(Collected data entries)
>>>

Source: an optimization exercise on an open RTL-to-GDS flow (aim: small area, a short achievable clock period and few clock cycles). Production flows keep margins and buffers that such runs may drop.
Where RTL was checked, it was by simulation tests only, not by an equivalence proof against the original.

==> exp/sierra: inputs <==
// conversion
module conversion(
	ready,postfix,
	clk,reset,load,infix
);
==> module conversion, before the edit <==
module conversion(
	ready,postfix,
	clk,reset,load,infix
);
input clk, reset, load;
input [7:0] infix;
output ready;
output [7:0] postfix;
localparam QN = 29;           
reg       iv, c_dig, c_opn, c_cls, c_hi, c_lo, c_pa;
reg [3:0] nib;
wire [3:0] in_n = infix[3:0];
always @(posedge clk) begin
	iv    <= load & ~reset;
	c_dig <= load & ~reset & infix[4];
	c_opn <= load & ~reset & ~infix[4] & ~in_n[2] & ~in_n[1] & ~in_n[0];
	c_cls <= load & ~reset & ~infix[4] & ~in_n[2] & ~in_n[1] &  in_n[0];
	c_hi  <= load & ~reset & ~infix[4] &  in_n[1] & ~(in_n[0] ^ in_n[2]);
	c_lo  <= load & ~reset & ~infix[4] &  (in_n[2] ^ in_n[1]) & in_n[0];
	c_pa  <= load & ~reset & ~infix[4] &  ~(in_n[2] & in_n[1]) & in_n[0];
	nib   <= in_n;
end
reg        lv, lo, hv, ho;
reg [4:0]  wp;                
reg [2:0]  sp;                
reg        snd, rdy, hd;
reg [3:0]  h;
reg [3:0]  q [1:QN+1];
wire [3:0] hi_n = {1'b1, ho, 1'b1, ho};
wire [3:0] lo_n = {1'b1, lo, ~lo, 1'b1};
wire       pa   = c_pa;                              
wire       n1   = c_dig | (hv & (c_hi | pa)) | (lv & pa);
wire       n2   = pa & hv & lv;
wire [3:0] wd0  = c_dig ? nib : (hv ? hi_n : lo_n);
wire [3:0] wd1  = lo_n;
wire [3:0] curv = {lv, lo, hv, ho};
wire [3:0] bus_e = c_opn ? curv : (wp[0] ? wd1 : wd0);
wire [3:0] bus_o = c_opn ? curv : (wp[0] ? wd0 : wd1);
reg  [3:0] top;
always @(*)
	case (sp)
	3'd1: top = q[29];
	3'd2: top = q[28];
	3'd3: top = q[27];
	3'd4: top = q[26];
	3'd5: top = q[25];
	default: top = q[24];
	endcase
wire [31:0] dw = 32'd1 << wp;       
wire [7:0]  ds = 8'd1 << sp;        
wire       more = (wp > 5'd1);
wire [4:0] wp_p1 = wp + 5'd1;
wire [4:0] wp_p2 = wp + 5'd2;
wire [4:0] wp_m1 = wp - 5'd1;
wire       done  = snd & ~more & ~hv & ~lv;
always @(posedge clk)
	if (reset | done)       wp <= 5'd0;
	else if (snd) begin
		if (more)           wp <= wp_m1;
	end
	else if (n2)            wp <= wp_p2;
	else if (n1)            wp <= wp_p1;
always @(*) q[QN+1] = bus_o;
genvar i;
generate for (i = 1; i <= QN; i = i + 1) begin : g_q
	wire we = (n1 & dw[i]) | (n2 & dw[i-1]) |
	          ((QN - i < 8) ? (c_opn & ds[(QN - i) % 8]) : 1'b0);
	always @(posedge clk)
		if (snd)      q[i] <= q[i+1];
		else if (we)  q[i] <= (i % 2 == 0) ? bus_e : bus_o;
end endgenerate
always @(posedge clk) begin
	if (reset) begin
		sp  <= 3'd0;
		lv  <= 1'b0;
		hv  <= 1'b0;
		snd <= 1'b0;
		rdy <= 1'b0;
	end
	else if (snd) begin
		if (more) begin
			h  <= q[1];
			hd <= ~(q[1][3] & (q[1][2] | q[1][1]));
		end
		else if (hv) begin
			h  <= hi_n;
			hd <= 1'b0;
			hv <= 1'b0;
		end
		else if (lv) begin
			h  <= lo_n;
			hd <= 1'b0;
			lv <= 1'b0;
		end
		else begin
			snd <= 1'b0;
			rdy <= 1'b0;
		end
	end
	else begin
		if (c_dig && wp == 5'd0) begin
			h  <= nib;
			hd <= 1'b1;
		end
		if (c_opn) begin
			sp <= sp + 3'd1;
			lv <= 1'b0;
			hv <= 1'b0;
		end
		else if (c_cls) begin
			sp <= sp - 3'd1;
			{lv, lo, hv, ho} <= top;
		end
		else if (c_hi) begin
			hv <= 1'b1;
			ho <= nib[2];
		end
		else if (c_lo) begin
			lv <= 1'b1;
			lo <= nib[2];
			hv <= 1'b0;
		end
		if (iv && !load) begin
			snd <= 1'b1;
			rdy <= 1'b1;
		end
	end
end
assign ready   = rdy;
assign postfix = {3'b001, hd, h};
endmodule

<<<

**Task details**. Could you restate word for word the lines above, from the one that contains "wire [4:0] wp_p1 = wp + 5'd1;" through the one that contains "if (reset) begin", and no others?

**Answer space**.
wire [4:0] wp_p1 = wp + 5'd1;
wire [4:0] wp_p2 = wp + 5'd2;
wire [4:0] wp_m1 = wp - 5'd1;
wire       done  = snd & ~more & ~hv & ~lv;
always @(posedge clk)
	if (reset | done)       wp <= 5'd0;
	else if (snd) begin
		if (more)           wp <= wp_m1;
	end
	else if (n2)            wp <= wp_p2;
	else if (n1)            wp <= wp_p1;
always @(*) q[QN+1] = bus_o;
genvar i;
generate for (i = 1; i <= QN; i = i + 1) begin : g_q
	wire we = (n1 & dw[i]) | (n2 & dw[i-1]) |
	          ((QN - i < 8) ? (c_opn & ds[(QN - i) % 8]) : 1'b0);
	always @(posedge clk)
		if (snd)      q[i] <= q[i+1];
		else if (we)  q[i] <= (i % 2 == 0) ? bus_e : bus_o;
end endgenerate
always @(posedge clk) begin
	if (reset) begin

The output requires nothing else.